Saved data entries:

********

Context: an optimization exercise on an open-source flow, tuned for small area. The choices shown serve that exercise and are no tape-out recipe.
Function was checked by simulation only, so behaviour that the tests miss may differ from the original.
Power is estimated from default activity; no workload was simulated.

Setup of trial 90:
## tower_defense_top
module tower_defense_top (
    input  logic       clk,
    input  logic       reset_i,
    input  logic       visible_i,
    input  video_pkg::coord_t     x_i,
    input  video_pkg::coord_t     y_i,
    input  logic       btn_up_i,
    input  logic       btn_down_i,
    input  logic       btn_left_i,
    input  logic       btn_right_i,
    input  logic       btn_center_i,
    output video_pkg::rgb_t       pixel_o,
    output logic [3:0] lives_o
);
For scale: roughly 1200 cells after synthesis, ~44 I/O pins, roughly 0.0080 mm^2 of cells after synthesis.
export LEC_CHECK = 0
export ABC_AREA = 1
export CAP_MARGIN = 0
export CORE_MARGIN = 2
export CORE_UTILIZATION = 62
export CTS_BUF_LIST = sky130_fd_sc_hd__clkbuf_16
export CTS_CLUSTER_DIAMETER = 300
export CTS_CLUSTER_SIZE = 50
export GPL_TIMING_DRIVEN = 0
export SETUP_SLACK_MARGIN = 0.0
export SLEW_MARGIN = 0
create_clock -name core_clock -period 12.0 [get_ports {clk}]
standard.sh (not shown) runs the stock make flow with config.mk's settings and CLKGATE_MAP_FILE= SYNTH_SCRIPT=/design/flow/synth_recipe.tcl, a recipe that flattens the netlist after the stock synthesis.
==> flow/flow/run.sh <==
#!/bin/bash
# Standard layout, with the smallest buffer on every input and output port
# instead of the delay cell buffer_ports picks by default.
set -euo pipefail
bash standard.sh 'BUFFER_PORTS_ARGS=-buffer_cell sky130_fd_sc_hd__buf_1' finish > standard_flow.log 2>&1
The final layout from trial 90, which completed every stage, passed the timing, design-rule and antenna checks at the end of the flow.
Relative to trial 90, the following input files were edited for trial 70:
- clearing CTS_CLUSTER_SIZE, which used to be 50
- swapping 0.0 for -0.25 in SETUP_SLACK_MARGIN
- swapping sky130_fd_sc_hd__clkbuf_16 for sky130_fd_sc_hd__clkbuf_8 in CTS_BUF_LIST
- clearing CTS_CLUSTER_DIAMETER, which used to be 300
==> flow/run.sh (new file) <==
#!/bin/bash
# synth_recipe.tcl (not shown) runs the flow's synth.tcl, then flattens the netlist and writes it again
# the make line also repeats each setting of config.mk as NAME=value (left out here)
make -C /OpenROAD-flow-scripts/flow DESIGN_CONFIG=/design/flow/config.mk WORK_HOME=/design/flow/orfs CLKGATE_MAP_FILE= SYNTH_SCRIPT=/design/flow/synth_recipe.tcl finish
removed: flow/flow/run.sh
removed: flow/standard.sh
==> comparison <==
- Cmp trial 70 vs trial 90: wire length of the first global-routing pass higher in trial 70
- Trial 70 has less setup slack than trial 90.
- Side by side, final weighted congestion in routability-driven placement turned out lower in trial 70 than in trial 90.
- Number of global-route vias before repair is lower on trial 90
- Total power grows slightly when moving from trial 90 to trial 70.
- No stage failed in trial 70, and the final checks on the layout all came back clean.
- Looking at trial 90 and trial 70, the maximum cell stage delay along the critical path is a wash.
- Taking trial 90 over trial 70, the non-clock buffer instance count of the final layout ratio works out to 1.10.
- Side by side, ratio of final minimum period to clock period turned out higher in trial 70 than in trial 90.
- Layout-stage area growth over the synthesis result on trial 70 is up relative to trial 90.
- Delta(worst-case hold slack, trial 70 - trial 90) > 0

********

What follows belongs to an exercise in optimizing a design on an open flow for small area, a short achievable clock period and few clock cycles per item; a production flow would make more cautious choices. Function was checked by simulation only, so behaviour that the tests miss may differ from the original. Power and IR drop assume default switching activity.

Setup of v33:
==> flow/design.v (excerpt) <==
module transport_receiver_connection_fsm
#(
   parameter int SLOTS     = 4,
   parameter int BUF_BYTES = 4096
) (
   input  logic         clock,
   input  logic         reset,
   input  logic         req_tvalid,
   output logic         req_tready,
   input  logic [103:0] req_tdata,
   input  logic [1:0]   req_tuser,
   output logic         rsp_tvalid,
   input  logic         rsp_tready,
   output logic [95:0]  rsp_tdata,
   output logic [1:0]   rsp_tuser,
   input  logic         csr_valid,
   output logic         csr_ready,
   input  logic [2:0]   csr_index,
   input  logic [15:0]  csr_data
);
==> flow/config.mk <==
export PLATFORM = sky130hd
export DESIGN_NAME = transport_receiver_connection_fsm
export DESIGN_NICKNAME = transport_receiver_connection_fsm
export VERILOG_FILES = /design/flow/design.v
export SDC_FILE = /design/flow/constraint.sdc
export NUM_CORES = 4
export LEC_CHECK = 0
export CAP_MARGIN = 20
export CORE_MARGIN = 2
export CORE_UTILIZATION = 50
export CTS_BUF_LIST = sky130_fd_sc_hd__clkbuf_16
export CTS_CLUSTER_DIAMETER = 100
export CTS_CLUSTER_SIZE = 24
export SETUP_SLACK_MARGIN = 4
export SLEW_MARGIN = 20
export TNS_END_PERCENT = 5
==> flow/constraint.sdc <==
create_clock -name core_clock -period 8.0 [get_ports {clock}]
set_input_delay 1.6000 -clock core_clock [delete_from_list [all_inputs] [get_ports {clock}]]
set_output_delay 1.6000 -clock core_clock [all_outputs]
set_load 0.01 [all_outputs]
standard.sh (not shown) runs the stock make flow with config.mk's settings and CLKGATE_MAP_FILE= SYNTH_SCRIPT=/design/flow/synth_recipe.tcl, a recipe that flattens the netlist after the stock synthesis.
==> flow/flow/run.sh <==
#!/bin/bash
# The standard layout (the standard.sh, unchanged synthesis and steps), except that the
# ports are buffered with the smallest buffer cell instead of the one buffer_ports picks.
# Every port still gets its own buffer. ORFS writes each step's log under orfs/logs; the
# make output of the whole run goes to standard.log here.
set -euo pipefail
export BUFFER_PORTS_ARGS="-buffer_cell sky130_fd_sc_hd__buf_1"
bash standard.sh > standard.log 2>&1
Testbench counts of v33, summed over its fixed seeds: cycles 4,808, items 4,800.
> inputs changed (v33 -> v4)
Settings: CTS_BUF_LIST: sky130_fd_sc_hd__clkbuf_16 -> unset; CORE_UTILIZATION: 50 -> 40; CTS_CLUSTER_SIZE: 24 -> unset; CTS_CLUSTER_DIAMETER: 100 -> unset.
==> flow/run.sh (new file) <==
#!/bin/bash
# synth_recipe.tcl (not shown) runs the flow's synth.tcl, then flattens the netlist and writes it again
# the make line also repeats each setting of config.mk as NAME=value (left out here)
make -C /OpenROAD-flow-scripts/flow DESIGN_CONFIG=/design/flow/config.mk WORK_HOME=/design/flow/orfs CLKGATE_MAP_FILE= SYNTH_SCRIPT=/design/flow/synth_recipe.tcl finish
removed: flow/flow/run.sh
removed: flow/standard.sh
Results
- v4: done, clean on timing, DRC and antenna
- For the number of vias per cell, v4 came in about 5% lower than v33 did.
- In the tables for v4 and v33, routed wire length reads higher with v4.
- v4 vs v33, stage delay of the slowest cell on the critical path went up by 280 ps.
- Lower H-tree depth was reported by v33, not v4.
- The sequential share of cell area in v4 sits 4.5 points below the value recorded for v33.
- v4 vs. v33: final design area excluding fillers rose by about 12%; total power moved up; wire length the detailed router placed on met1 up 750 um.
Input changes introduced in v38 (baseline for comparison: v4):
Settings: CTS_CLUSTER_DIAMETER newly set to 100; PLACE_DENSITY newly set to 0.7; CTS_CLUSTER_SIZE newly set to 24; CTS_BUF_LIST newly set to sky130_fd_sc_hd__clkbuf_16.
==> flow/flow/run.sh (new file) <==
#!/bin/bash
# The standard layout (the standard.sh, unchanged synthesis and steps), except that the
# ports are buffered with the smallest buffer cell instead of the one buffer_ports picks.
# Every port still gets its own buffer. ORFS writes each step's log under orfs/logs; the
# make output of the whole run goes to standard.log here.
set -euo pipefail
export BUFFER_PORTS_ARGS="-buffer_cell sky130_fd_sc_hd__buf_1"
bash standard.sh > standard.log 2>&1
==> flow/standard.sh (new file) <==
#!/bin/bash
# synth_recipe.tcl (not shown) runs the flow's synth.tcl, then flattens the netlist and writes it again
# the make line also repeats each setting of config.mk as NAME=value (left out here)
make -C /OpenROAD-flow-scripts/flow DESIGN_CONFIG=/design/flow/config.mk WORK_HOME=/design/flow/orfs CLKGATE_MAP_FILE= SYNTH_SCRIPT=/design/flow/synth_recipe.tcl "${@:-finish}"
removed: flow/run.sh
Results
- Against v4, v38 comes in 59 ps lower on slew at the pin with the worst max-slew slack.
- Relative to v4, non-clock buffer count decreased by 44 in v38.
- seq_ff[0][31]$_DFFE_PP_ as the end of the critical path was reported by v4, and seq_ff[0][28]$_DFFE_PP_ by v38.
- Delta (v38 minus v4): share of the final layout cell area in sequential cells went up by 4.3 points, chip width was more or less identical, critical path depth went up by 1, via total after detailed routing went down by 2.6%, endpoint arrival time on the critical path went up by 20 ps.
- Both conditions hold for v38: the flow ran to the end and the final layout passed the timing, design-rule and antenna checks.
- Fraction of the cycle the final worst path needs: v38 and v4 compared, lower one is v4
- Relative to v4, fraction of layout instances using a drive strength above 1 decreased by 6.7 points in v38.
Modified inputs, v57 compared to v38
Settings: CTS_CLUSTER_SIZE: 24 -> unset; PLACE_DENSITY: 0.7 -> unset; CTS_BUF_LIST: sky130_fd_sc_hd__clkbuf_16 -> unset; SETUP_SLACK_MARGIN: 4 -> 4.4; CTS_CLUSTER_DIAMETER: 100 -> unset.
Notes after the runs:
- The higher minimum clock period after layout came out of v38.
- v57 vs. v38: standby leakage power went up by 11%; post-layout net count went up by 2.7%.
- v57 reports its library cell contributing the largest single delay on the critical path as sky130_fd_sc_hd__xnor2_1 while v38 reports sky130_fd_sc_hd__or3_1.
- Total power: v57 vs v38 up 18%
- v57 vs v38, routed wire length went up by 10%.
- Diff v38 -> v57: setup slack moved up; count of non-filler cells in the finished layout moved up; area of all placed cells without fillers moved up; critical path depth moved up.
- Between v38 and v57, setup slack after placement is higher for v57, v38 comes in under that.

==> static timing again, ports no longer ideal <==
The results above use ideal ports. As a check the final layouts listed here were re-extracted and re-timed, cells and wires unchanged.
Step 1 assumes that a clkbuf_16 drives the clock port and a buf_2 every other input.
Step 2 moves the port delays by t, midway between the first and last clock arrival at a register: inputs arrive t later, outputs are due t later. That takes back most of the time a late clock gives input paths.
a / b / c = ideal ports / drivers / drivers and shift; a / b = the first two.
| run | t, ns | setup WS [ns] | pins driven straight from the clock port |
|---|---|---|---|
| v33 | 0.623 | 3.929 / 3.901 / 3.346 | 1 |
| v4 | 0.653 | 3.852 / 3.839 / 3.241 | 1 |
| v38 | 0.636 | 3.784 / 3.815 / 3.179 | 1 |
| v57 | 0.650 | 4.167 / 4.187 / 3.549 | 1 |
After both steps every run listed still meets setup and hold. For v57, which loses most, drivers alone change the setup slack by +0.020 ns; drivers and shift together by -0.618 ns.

********

WORK REQUIRED: Find "Context: an optimization" in the entries above and copy that whole line exactly, then each line after it through the line that contains "bash standard.sh 'BUFFER_PORTS_ARGS=-buffer_cell".

SOLUTION:
Context: an optimization exercise on an open-source flow, tuned for small area. The choices shown serve that exercise and are no tape-out recipe.
Function was checked by simulation only, so behaviour that the tests miss may differ from the original.
Power is estimated from default activity; no workload was simulated.

Setup of trial 90:
## tower_defense_top
module tower_defense_top (
    input  logic       clk,
    input  logic       reset_i,
    input  logic       visible_i,
    input  video_pkg::coord_t     x_i,
    input  video_pkg::coord_t     y_i,
    input  logic       btn_up_i,
    input  logic       btn_down_i,
    input  logic       btn_left_i,
    input  logic       btn_right_i,
    input  logic       btn_center_i,
    output video_pkg::rgb_t       pixel_o,
    output logic [3:0] lives_o
);
For scale: roughly 1200 cells after synthesis, ~44 I/O pins, roughly 0.0080 mm^2 of cells after synthesis.
export LEC_CHECK = 0
export ABC_AREA = 1
export CAP_MARGIN = 0
export CORE_MARGIN = 2
export CORE_UTILIZATION = 62
export CTS_BUF_LIST = sky130_fd_sc_hd__clkbuf_16
export CTS_CLUSTER_DIAMETER = 300
export CTS_CLUSTER_SIZE = 50
export GPL_TIMING_DRIVEN = 0
export SETUP_SLACK_MARGIN = 0.0
export SLEW_MARGIN = 0
create_clock -name core_clock -period 12.0 [get_ports {clk}]
standard.sh (not shown) runs the stock make flow with config.mk's settings and CLKGATE_MAP_FILE= SYNTH_SCRIPT=/design/flow/synth_recipe.tcl, a recipe that flattens the netlist after the stock synthesis.
==> flow/flow/run.sh <==
#!/bin/bash
# Standard layout, with the smallest buffer on every input and output port
# instead of the delay cell buffer_ports picks by default.
set -euo pipefail
bash standard.sh 'BUFFER_PORTS_ARGS=-buffer_cell sky130_fd_sc_hd__buf_1' finish > standard_flow.log 2>&1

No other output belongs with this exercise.